▶ [Data extracts]:
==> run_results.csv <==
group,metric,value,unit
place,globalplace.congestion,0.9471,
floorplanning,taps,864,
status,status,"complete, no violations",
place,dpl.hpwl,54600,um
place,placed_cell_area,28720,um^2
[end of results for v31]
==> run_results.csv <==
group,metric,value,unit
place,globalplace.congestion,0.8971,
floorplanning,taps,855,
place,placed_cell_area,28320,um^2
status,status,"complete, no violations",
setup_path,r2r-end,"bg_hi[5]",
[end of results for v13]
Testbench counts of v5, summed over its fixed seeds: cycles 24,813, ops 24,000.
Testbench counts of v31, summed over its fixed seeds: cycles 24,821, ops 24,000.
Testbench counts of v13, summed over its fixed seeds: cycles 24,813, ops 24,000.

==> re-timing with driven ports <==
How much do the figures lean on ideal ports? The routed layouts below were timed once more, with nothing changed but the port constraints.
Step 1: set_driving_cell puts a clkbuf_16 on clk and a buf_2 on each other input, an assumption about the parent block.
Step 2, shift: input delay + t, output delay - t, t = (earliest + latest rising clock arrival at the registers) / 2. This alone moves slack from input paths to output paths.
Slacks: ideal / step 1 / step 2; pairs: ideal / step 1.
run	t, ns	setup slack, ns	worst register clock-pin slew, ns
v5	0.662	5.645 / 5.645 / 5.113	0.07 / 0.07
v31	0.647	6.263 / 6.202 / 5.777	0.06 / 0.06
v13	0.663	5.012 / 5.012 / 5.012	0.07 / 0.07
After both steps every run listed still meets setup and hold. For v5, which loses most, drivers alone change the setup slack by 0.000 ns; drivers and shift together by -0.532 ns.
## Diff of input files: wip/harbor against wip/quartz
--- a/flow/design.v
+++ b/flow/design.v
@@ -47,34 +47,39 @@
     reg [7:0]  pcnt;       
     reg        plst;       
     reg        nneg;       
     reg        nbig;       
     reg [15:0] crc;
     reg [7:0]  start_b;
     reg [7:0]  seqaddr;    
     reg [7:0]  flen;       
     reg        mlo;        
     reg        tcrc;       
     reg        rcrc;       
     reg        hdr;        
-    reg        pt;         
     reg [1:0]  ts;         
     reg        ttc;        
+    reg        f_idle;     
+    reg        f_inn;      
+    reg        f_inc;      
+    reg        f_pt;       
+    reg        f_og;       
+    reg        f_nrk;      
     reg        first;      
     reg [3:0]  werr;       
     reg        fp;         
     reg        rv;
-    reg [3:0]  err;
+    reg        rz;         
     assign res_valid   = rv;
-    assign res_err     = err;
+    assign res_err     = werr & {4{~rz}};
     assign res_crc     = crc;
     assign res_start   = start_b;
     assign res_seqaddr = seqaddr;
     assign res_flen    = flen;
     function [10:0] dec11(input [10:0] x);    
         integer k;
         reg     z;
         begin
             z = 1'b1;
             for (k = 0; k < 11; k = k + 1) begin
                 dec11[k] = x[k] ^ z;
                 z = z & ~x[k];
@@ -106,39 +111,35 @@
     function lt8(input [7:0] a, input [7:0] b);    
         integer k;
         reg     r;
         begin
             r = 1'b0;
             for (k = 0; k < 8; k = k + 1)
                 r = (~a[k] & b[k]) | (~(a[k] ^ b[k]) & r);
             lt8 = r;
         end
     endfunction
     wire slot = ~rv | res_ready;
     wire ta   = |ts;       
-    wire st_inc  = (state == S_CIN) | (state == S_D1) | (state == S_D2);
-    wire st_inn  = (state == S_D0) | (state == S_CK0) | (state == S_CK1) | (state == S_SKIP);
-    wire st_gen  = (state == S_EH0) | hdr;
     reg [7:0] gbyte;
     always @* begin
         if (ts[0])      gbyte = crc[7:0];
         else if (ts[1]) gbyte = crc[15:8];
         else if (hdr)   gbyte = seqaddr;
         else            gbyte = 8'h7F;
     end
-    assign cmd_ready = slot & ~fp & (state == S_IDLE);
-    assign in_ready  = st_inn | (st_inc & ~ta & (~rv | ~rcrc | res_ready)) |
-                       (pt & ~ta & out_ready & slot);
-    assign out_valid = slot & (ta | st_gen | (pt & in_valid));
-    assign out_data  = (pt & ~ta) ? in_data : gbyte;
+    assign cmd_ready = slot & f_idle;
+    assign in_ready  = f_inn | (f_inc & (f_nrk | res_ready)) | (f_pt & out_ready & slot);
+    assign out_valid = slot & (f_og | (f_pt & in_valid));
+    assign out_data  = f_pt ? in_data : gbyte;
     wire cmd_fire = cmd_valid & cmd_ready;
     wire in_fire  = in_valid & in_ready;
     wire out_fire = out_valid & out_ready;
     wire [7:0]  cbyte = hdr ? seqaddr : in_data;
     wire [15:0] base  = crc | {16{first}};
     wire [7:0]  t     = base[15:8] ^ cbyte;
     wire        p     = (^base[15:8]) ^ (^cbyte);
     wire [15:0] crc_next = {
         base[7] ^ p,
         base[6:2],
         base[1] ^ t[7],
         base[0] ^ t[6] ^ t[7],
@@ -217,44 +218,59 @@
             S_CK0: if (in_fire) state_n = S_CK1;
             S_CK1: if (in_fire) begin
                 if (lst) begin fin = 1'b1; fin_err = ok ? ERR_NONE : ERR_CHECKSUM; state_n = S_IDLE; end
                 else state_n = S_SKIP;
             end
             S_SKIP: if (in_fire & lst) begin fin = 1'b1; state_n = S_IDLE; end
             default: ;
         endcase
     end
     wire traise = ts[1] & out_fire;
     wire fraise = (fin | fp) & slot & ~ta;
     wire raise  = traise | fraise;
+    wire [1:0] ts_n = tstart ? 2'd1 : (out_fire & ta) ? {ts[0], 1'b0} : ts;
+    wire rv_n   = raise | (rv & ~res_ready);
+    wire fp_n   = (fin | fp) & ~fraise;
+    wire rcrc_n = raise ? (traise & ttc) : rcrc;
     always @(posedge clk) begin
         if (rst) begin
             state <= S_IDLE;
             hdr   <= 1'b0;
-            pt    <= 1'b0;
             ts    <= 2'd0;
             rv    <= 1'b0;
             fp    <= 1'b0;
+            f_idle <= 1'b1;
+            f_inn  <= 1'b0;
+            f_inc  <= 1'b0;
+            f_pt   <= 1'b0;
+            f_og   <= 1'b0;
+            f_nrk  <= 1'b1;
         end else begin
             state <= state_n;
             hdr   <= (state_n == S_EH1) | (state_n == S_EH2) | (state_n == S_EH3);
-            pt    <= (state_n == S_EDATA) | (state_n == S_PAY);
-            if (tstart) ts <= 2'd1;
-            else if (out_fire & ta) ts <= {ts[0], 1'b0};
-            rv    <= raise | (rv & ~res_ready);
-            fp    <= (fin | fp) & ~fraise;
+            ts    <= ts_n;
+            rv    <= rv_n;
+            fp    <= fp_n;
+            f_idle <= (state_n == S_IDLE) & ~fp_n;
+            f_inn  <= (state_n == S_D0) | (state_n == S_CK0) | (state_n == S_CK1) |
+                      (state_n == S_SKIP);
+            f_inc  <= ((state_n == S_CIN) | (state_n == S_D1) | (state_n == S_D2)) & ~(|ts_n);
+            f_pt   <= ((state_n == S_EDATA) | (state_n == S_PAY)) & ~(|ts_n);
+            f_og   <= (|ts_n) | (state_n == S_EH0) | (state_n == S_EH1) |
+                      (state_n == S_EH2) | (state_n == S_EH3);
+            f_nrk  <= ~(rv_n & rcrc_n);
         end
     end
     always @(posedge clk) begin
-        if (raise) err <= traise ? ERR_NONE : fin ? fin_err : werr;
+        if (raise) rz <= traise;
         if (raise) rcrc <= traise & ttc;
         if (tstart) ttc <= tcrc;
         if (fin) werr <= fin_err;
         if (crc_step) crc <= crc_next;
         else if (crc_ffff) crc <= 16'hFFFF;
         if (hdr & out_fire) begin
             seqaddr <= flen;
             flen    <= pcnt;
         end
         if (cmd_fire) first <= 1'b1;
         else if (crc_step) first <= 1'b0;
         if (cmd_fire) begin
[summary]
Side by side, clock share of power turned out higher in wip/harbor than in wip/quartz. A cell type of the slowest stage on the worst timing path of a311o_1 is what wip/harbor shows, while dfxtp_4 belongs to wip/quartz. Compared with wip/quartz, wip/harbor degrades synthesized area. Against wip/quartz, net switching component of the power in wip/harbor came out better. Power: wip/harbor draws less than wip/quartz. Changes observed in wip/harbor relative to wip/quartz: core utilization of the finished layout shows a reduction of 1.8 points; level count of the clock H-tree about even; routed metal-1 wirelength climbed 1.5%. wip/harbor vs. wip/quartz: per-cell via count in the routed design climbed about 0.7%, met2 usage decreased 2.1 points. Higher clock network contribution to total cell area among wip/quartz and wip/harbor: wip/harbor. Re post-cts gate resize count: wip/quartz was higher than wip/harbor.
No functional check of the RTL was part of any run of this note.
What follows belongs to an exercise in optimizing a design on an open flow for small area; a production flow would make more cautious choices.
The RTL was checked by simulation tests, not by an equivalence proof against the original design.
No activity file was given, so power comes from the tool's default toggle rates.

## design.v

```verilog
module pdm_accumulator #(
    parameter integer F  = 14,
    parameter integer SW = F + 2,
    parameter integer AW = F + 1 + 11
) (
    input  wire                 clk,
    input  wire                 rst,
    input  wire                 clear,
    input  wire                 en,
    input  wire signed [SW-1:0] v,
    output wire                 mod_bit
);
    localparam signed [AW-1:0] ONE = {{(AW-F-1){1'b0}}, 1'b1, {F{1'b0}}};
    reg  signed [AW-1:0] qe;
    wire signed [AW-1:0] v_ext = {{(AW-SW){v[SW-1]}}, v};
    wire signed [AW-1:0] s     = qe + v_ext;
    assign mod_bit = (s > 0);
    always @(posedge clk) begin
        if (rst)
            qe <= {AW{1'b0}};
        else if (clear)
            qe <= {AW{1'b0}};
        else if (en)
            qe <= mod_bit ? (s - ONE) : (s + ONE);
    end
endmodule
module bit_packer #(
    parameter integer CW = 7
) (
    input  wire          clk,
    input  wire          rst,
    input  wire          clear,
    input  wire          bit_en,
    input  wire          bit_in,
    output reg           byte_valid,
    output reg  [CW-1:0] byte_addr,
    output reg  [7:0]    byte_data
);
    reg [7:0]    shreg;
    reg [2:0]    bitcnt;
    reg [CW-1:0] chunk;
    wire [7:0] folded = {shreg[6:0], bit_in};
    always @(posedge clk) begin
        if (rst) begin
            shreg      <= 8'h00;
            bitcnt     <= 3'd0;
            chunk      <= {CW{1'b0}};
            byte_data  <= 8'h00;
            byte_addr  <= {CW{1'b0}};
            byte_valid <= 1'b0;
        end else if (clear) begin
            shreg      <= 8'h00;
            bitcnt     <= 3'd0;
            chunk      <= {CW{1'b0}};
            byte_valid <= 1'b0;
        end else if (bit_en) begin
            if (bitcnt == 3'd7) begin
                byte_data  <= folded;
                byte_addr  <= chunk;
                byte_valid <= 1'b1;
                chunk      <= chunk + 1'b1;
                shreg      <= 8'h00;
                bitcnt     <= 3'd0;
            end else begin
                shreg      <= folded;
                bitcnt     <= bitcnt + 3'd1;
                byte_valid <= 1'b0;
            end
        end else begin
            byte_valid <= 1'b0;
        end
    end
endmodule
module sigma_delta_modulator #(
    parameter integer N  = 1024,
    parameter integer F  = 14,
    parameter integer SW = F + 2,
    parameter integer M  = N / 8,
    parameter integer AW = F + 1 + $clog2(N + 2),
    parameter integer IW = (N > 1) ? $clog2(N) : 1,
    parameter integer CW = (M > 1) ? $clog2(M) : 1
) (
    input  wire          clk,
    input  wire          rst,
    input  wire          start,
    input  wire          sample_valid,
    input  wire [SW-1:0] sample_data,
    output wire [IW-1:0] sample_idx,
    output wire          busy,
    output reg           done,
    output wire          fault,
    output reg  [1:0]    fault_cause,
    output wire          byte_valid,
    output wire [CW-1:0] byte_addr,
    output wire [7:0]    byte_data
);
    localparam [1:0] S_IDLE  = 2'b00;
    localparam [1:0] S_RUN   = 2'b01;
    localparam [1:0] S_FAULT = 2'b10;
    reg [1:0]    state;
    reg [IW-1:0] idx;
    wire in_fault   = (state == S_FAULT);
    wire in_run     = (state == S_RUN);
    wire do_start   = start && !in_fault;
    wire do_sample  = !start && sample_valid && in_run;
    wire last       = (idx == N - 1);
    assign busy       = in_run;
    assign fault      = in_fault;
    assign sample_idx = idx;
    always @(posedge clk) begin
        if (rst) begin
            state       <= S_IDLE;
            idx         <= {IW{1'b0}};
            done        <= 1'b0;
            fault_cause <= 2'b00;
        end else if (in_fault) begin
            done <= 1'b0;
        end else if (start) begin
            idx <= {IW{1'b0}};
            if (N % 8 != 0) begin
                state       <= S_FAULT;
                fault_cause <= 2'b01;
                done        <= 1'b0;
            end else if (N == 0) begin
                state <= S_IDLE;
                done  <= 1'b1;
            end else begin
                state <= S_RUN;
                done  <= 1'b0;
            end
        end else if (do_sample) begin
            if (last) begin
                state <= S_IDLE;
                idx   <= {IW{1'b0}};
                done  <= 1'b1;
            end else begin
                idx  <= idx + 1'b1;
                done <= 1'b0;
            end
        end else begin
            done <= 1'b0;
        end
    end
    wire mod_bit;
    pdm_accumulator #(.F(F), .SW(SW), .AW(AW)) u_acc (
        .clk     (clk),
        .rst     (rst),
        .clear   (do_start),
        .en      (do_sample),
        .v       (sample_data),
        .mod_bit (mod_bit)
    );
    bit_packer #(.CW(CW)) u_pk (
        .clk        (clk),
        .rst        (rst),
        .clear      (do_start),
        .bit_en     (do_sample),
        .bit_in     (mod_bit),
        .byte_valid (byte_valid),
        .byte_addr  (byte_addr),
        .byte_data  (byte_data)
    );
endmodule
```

▶ [Task]:
In the entries above, find each line that includes the string "cbyte" and copy it.

▶ [Result of this task]:
     wire [7:0]  cbyte = hdr ? seqaddr : in_data;
     wire [7:0]  t     = base[15:8] ^ cbyte;
     wire        p     = (^base[15:8]) ^ (^cbyte);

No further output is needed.